Canada's economy grew by 0.3% during March, according to Statistics Canada data, which was down from the 0.4% growth seen in February but ahead of the 0.3% consensus. However, a January contraction and slower growth in February and March meant the Canadian economy expanded at an annualised rate of just 1.3% for the first quarter overall.

This quarterly expansion was far below the 1.8% anticipated by the market and beneath the rate of growth seen in each of the previous two quarters. Although the number is in line with earlier forecasts from the Bank of Canada, it may still come as a disappointment given rate setters said Wednesday the economy probably grew faster than they previously expected.

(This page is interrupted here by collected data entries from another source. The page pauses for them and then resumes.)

**config.mk**
```make
export PLATFORM = sky130hd
export DESIGN_NAME = pu_cfg_bank
export DESIGN_NICKNAME = d
export VERILOG_FILES = /design/src/rtl/pu_cfg_pkg.sv /design/src/rtl/pu_cfg_decode.sv /design/src/rtl/pu_perm_codec.sv /design/src/rtl/pu_cfg_store.sv /design/src/rtl/pu_cfg_bank.sv
export SDC_FILE = /design/constraint.sdc
export NUM_CORES = 1
export LEC_CHECK = 0
export ABC_CLOCK_PERIOD_IN_PS = 2100
export CAP_MARGIN = 10
export CORE_ASPECT_RATIO = 1.1
export CORE_MARGIN = 1
export CORE_UTILIZATION = 40
export DETAILED_ROUTE_END_ITERATION = 10
export GPL_TIMING_DRIVEN = 1
export PLACE_DENSITY = 0.67
export SYNTH_ARGS = -nofsm -noshare
export SYNTH_HDL_FRONTEND = slang
export SYNTH_SLANG_ARGS = --single-unit
```
**constraint.sdc**
```tcl
create_clock -name clk -period 2.1 [get_ports clk]
set_input_delay 0.21 -clock clk [delete_from_list [all_inputs] [get_ports clk]]
set_output_delay 0.21 -clock clk [all_outputs]
set_load 0.01 [all_outputs]
```
**src/rtl/pu_cfg_pkg.sv**
```systemverilog
package pu_cfg_pkg;

  typedef enum logic [3:0] {
    SEL_NONE,
    SEL_CACHE_D,
    SEL_CACHE_I,
    SEL_WBUF,
    SEL_PERM_D_LEG,
    SEL_PERM_I_LEG,
    SEL_PERM_D_EXT,
    SEL_PERM_I_EXT,
    SEL_REGION
  } pu_sel_e;

  localparam logic [3:0] CRN_CACHE  = 4'd2;
  localparam logic [3:0] CRN_WBUF   = 4'd3;
  localparam logic [3:0] CRN_PERM   = 4'd5;
  localparam logic [3:0] CRN_REGION = 4'd6;

endpackage

```
**src/rtl/pu_cfg_decode.sv**
```systemverilog
module pu_cfg_decode
  import pu_cfg_pkg::*;
#(
  parameter int N_REGIONS = 8,
  parameter int IDX_W     = $clog2(N_REGIONS)
) (
  input  logic             clk,
  input  logic             rst_n,
  input  logic             en,
  input  logic [3:0]       crn,
  input  logic [3:0]       crm,
  input  logic [2:0]       op2,
  output pu_sel_e          sel,
  output logic [IDX_W-1:0] region_idx,
  output logic             undef
);

  always_comb begin
    sel        = SEL_NONE;
    undef      = 1'b0;
    region_idx = crm[IDX_W-1:0];
    if (en) begin
      unique case (crn)
        CRN_CACHE: begin
          if (op2 == 3'd0)      sel = SEL_CACHE_D;
          else if (op2 == 3'd1) sel = SEL_CACHE_I;
          else                  undef = 1'b1;
        end
        CRN_WBUF: sel = SEL_WBUF;
        CRN_PERM: begin
          unique case (op2)
            3'd0:    sel = SEL_PERM_D_LEG;
            3'd1:    sel = SEL_PERM_I_LEG;
            3'd2:    sel = SEL_PERM_D_EXT;
            3'd3:    sel = SEL_PERM_I_EXT;
            default: undef = 1'b1;
          endcase
        end
        CRN_REGION: begin
          if (int'(crm) < N_REGIONS) sel = SEL_REGION;
          else                       undef = 1'b1;
        end
        default: undef = 1'b1;
      endcase
    end
  end

  // cacheable registers only decode op2 0 and 1
  p_cache_op2_undef_r2: assert property (@(posedge clk) disable iff (!rst_n)
    (en && crn == CRN_CACHE && op2 > 3'd1) |-> undef);

  // out-of-range region numbers never select storage
  p_region_range_r7: assert property (@(posedge clk) disable iff (!rst_n)
    (en && crn == CRN_REGION && int'(crm) >= N_REGIONS) |-> (undef && sel == SEL_NONE));

  // tightly coupled memory region registers are not decoded
  p_tcm_undef_r8: assert property (@(posedge clk) disable iff (!rst_n)
    (en && crn == 4'd9 && crm == 4'd1) |-> undef);

endmodule

```
**src/rtl/pu_perm_codec.sv**
```systemverilog
module pu_perm_codec #(
  parameter int N_REGIONS = 8,
  parameter int FIELD_W   = 4,
  parameter int PACK_W    = 2,
  parameter int EXT_W     = N_REGIONS * FIELD_W,
  parameter int LEG_W     = N_REGIONS * PACK_W
) (
  input  logic [LEG_W-1:0] leg_in,
  input  logic [EXT_W-1:0] ext_in,
  output logic [EXT_W-1:0] ext_out,
  output logic [LEG_W-1:0] leg_out
);

  localparam int PAD_W = FIELD_W - PACK_W;

  for (genvar g = 0; g < N_REGIONS; g++) begin : g_field
    assign ext_out[g*FIELD_W +: FIELD_W] = {{PAD_W{1'b0}}, leg_in[g*PACK_W +: PACK_W]};
    assign leg_out[g*PACK_W +: PACK_W]   = ext_in[g*FIELD_W +: PACK_W];
  end

endmodule

```
**src/rtl/pu_cfg_store.sv**
```systemverilog
module pu_cfg_store
  import pu_cfg_pkg::*;
#(
  parameter int XLEN      = 32,
  parameter int N_REGIONS = 8,
  parameter int FIELD_W   = 4,
  parameter int PACK_W    = 2,
  parameter int PERM_W    = N_REGIONS * FIELD_W,
  parameter int IDX_W     = $clog2(N_REGIONS)
) (
  input  logic                      clk,
  input  logic                      rst_n,
  input  logic                      wr_en,
  input  pu_sel_e                   sel,
  input  logic [IDX_W-1:0]          region_idx,
  input  logic [XLEN-1:0]           wdata,
  input  logic [PERM_W-1:0]         perm_wdata_leg,
  output logic [XLEN-1:0]           cache_d,
  output logic [XLEN-1:0]           cache_i,
  output logic [XLEN-1:0]           wbuf,
  output logic [PERM_W-1:0]         perm_d,
  output logic [PERM_W-1:0]         perm_i,
  output logic [N_REGIONS*XLEN-1:0] regions
);

  function automatic logic [PERM_W-1:0] upper_mask();
    logic [PERM_W-1:0] m;
    m = '0;
    for (int i = 0; i < N_REGIONS; i++)
      for (int b = PACK_W; b < FIELD_W; b++)
        m[i*FIELD_W + b] = 1'b1;
    return m;
  endfunction

  localparam logic [PERM_W-1:0] UP_MASK = upper_mask();

  // clock enables
  logic we_cd, we_ci, we_wb, we_pd, we_pi;
  logic [N_REGIONS-1:0] we_rg;

  assign we_cd = wr_en && (sel == SEL_CACHE_D);
  assign we_ci = wr_en && (sel == SEL_CACHE_I);
  assign we_wb = wr_en && (sel == SEL_WBUF);
  assign we_pd = wr_en && (sel == SEL_PERM_D_LEG || sel == SEL_PERM_D_EXT);
  assign we_pi = wr_en && (sel == SEL_PERM_I_LEG || sel == SEL_PERM_I_EXT);

  logic [XLEN-1:0]   cd_q, ci_q, wb_q, cd_d, ci_d, wb_d;
  logic [PERM_W-1:0] pd_q, pi_q, pd_d, pi_d;
  logic [PERM_W-1:0] perm_src;

  assign perm_src = (sel == SEL_PERM_D_LEG || sel == SEL_PERM_I_LEG)
                    ? perm_wdata_leg : wdata[PERM_W-1:0];

  always_comb begin
    cd_d = we_cd ? wdata : cd_q;
    ci_d = we_ci ? wdata : ci_q;
    wb_d = we_wb ? wdata : wb_q;
    pd_d = we_pd ? perm_src : pd_q;
    pi_d = we_pi ? perm_src : pi_q;
  end

  always_ff @(posedge clk or negedge rst_n) begin
    if (!rst_n) begin
      cd_q <= '0;
      ci_q <= '0;
      wb_q <= '0;
      pd_q <= '0;
      pi_q <= '0;
    end else begin
      cd_q <= cd_d;
      ci_q <= ci_d;
      wb_q <= wb_d;
      pd_q <= pd_d;
      pi_q <= pi_d;
    end
  end

  for (genvar g = 0; g < N_REGIONS; g++) begin : g_region
    logic [XLEN-1:0] rg_q, rg_d;
    assign we_rg[g] = wr_en && (sel == SEL_REGION) && (region_idx == IDX_W'(g));
    always_comb rg_d = we_rg[g] ? wdata : rg_q;
    always_ff @(posedge clk or negedge rst_n) begin
      if (!rst_n) rg_q <= '0;
      else        rg_q <= rg_d;
    end
    assign regions[g*XLEN +: XLEN] = rg_q;
  end

  assign cache_d = cd_q;
  assign cache_i = ci_q;
  assign wbuf    = wb_q;
  assign perm_d  = pd_q;
  assign perm_i  = pi_q;

  // at most one region word is written per cycle
  p_region_we_onehot_r7: assert property (@(posedge clk) disable iff (!rst_n)
    $onehot0(we_rg));

  // a compact data write leaves the upper bits of every field clear
  p_leg_data_upper_clear_r4: assert property (@(posedge clk) disable iff (!rst_n)
    (wr_en && sel == SEL_PERM_D_LEG) |=> ((pd_q & UP_MASK) == '0));

  // same for the instruction word
  p_leg_insn_upper_clear_r4: assert property (@(posedge clk) disable iff (!rst_n)
    (wr_en && sel == SEL_PERM_I_LEG) |=> ((pi_q & UP_MASK) == '0));

  // write buffer word holds without a write
  p_wbuf_hold_r3: assert property (@(posedge clk) disable iff (!rst_n)
    !(wr_en && sel == SEL_WBUF) |=> $stable(wb_q));

endmodule

```
**src/rtl/pu_cfg_bank.sv**
```systemverilog
module pu_cfg_bank
  import pu_cfg_pkg::*;
#(
  parameter int XLEN      = 32,
  parameter int N_REGIONS = 8,
  parameter int FIELD_W   = 4,
  parameter int PACK_W    = 2
) (
  input  logic                      clk,
  input  logic                      rst_n,
  input  logic                      acc_en,
  input  logic                      acc_wr,
  input  logic [3:0]                acc_crn,
  input  logic [3:0]                acc_crm,
  input  logic [2:0]                acc_op2,
  input  logic [XLEN-1:0]           acc_wdata,
  output logic [XLEN-1:0]           acc_rdata,
  output logic                      acc_undef,
  output logic [XLEN-1:0]           cache_data_o,
  output logic [XLEN-1:0]           cache_insn_o,
  output logic [XLEN-1:0]           wbuf_o,
  output logic [N_REGIONS*FIELD_W-1:0] perm_data_o,
  output logic [N_REGIONS*FIELD_W-1:0] perm_insn_o,
  output logic [N_REGIONS*XLEN-1:0] region_o
);

  localparam int PERM_W = N_REGIONS * FIELD_W;
  localparam int LEG_W  = N_REGIONS * PACK_W;
  localparam int IDX_W  = $clog2(N_REGIONS);

  pu_sel_e          sel;
  logic [IDX_W-1:0] region_idx;
  logic             undef_c;
  logic             wr_en;

  pu_cfg_decode #(.N_REGIONS(N_REGIONS), .IDX_W(IDX_W)) u_decode (
    .clk        (clk),
    .rst_n      (rst_n),
    .en         (acc_en),
    .crn        (acc_crn),
    .crm        (acc_crm),
    .op2        (acc_op2),
    .sel        (sel),
    .region_idx (region_idx),
    .undef      (undef_c)
  );

  assign wr_en = acc_en && acc_wr && !undef_c;

  logic [PERM_W-1:0] perm_ext_wr;
  logic [PERM_W-1:0] perm_rd_src;
  logic [LEG_W-1:0]  perm_leg_rd;

  assign perm_rd_src = (sel == SEL_PERM_I_LEG) ? perm_insn_o : perm_data_o;

  pu_perm_codec #(
    .N_REGIONS (N_REGIONS),
    .FIELD_W   (FIELD_W),
    .PACK_W    (PACK_W)
  ) u_codec (
    .leg_in  (acc_wdata[LEG_W-1:0]),
    .ext_in  (perm_rd_src),
    .ext_out (perm_ext_wr),
    .leg_out (perm_leg_rd)
  );

  pu_cfg_store #(
    .XLEN      (XLEN),
    .N_REGIONS (N_REGIONS),
    .FIELD_W   (FIELD_W),
    .PACK_W    (PACK_W),
    .IDX_W     (IDX_W)
  ) u_store (
    .clk            (clk),
    .rst_n          (rst_n),
    .wr_en          (wr_en),
    .sel            (sel),
    .region_idx     (region_idx),
    .wdata          (acc_wdata),
    .perm_wdata_leg (perm_ext_wr),
    .cache_d        (cache_data_o),
    .cache_i        (cache_insn_o),
    .wbuf           (wbuf_o),
    .perm_d         (perm_data_o),
    .perm_i         (perm_insn_o),
    .regions        (region_o)
  );

  // read path: next state
  logic [XLEN-1:0] rd_d, rd_q;
  logic            ud_d, ud_q;

  always_comb begin
    rd_d = '0;
    ud_d = acc_en && undef_c;
    if (acc_en && !acc_wr && !undef_c) begin
      unique case (sel)
        SEL_CACHE_D:    rd_d = cache_data_o;
        SEL_CACHE_I:    rd_d = cache_insn_o;
        SEL_WBUF:       rd_d = wbuf_o;
        SEL_PERM_D_LEG,
        SEL_PERM_I_LEG: rd_d[LEG_W-1:0] = perm_leg_rd;
        SEL_PERM_D_EXT: rd_d[PERM_W-1:0] = perm_data_o;
        SEL_PERM_I_EXT: rd_d[PERM_W-1:0] = perm_insn_o;
        SEL_REGION:     rd_d = region_o[region_idx*XLEN +: XLEN];
        default:        rd_d = '0;
      endcase
    end
  end

  always_ff @(posedge clk or negedge rst_n) begin
    if (!rst_n) begin
      rd_q <= '0;
      ud_q <= 1'b0;
    end else begin
      rd_q <= rd_d;
      ud_q <= ud_d;
    end
  end

  assign acc_rdata = rd_q;
  assign acc_undef = ud_q;

  // an undefined access returns zero data
  p_undef_zero_data_r9: assert property (@(posedge clk) disable iff (!rst_n)
    acc_undef |-> (acc_rdata == '0));

  // an undefined access leaves the stored state untouched
  p_undef_keeps_state_r9: assert property (@(posedge clk) disable iff (!rst_n)
    acc_undef |-> ($stable(perm_data_o) && $stable(perm_insn_o) && $stable(wbuf_o)
                   && $stable(cache_data_o) && $stable(cache_insn_o) && $stable(region_o)));

  // no access means a quiet response
  p_idle_quiet_r10: assert property (@(posedge clk) disable iff (!rst_n)
    !acc_en |=> (acc_rdata == '0 && !acc_undef));

  // writes return zero read data
  p_write_zero_data_r10: assert property (@(posedge clk) disable iff (!rst_n)
    (acc_en && acc_wr) |=> (acc_rdata == '0));

  // compact read with op2=1 reflects the instruction word
  p_leg_insn_read_r5: assert property (@(posedge clk) disable iff (!rst_n)
    (acc_en && !acc_wr && acc_crn == CRN_PERM && acc_op2 == 3'd1)
      |=> (acc_rdata[PACK_W-1:0] == $past(perm_insn_o[PACK_W-1:0])));

endmodule

```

Statistics Canada attributed the slowdown a reduced rate of household spending, lower exports of non-energy goods and a decline in housing investment.

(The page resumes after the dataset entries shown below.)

File: config.mk
export PLATFORM = sky130hd
export DESIGN_NAME = inbound_wr_flow_ctl
export DESIGN_NICKNAME = d
export VERILOG_FILES = /design/src/rtl/iwfc_pkg.sv /design/src/rtl/iwfc_datapath.sv /design/src/rtl/iwfc_control.sv /design/src/rtl/inbound_wr_flow_ctl.sv
export SDC_FILE = /design/constraint.sdc
export NUM_CORES = 1
export LEC_CHECK = 0
export BUFFER_PORTS_ARGS = -buffer_cell sky130_fd_sc_hd__buf_2
export CORE_ASPECT_RATIO = 0.9
export CORE_MARGIN = 1.5
export CORE_UTILIZATION = 55
export CTS_BUF_LIST = sky130_fd_sc_hd__clkbuf_8
export DETAILED_ROUTE_END_ITERATION = 7
export GPL_TIMING_DRIVEN = 0
export PLACE_DENSITY = 0.84
export SYNTH_ARGS = -nofsm -noshare
export SYNTH_HDL_FRONTEND = slang
export SYNTH_SLANG_ARGS = --single-unit
File: constraint.sdc
create_clock -name clk -period 5.3 [get_ports clk]
set_input_delay 0.53 -clock clk [delete_from_list [all_inputs] [get_ports clk]]
set_output_delay 0.53 -clock clk [all_outputs]
set_load 0.05 [all_outputs]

Above: USD/CAD rate shown at hourly intervals.

The USD/CAD rate was quoted 0.17% higher at 1.2917 following the release, after paring back an earlier 0.31% loss, while the Pound-to-Canadian-Dollar was 0.39% higher at 1.7195.

Above: Pound-to-Canadian-Dollar rate shown at hourly intervals.

"The Canadian economy looked decidedly more sluggish than where expectations had it pegged for Q1," says Royce Mendes, an economist at CIBC Capital Markets. "The two stalwarts of the recovery, housing and consumption, both showed signs of fatigue in this report. Inventories and net trade also provided a drag over the quarter."

Currency markets care about the GDP data because economic growth has a direct bearing on inflation and it is changes in consumer price pressures that central banks are attempting to manipulate when they tinker with interest rates, which are themselves the raison d'être for most swings in exchange rates.

Changes in interest rates, or hints of them being in the cards, impact currencies because of the push and pull influence they have on international capital flows and their allure for short-term speculators.

Traders are currently eyeing the Bank of Canada's (BoC) July meeting for what will then be its fourth interest rate rise inside of 12 months, which would take the Canadian cash rate up to 1.5%, after the bank gave a strong hint of the likely move in a statement Wednesday.

"Overall, the Q1 undershoot versus expecations will weigh on the loonie today, as traders size up the pace of hikes after a likely July move," Mendes adds.

Considering the bank was expected to push ahead with a July rate rise even when its pessimistic growth forecasts appeared warranted, the Canadian Dollar has been relatively insulated from the GDP disappointment Thursday because the bar for the BoC to abandon its July hike is now seen as high.

Above: CAD/JPY rate shown at hourly intervals.

Canada's Dollar was quoted lower relative to all other developed world currencies following the GDP release, barring the low-yielding Japanese Yen, when the Loonie had previously traded higher against most of the G10 basket.

Above: NZD/CAD rate shown at hourly intervals.

"The Canadian dollar strengthened sharply yesterday following the BoC’s latest policy meeting," says Derek Halpenny, European head of global markets research at MUFG. "The BoC has become more confident over the need to raise rates back towards a more neutral policy setting. It supports our view that the BoC is likely to raise rates two more times this year."

While Thursday's GDP data presented only a minimal threat to the Loonie this week, the same cannot be said for President Donald Trump and his increasingly confrontational approach to international trade.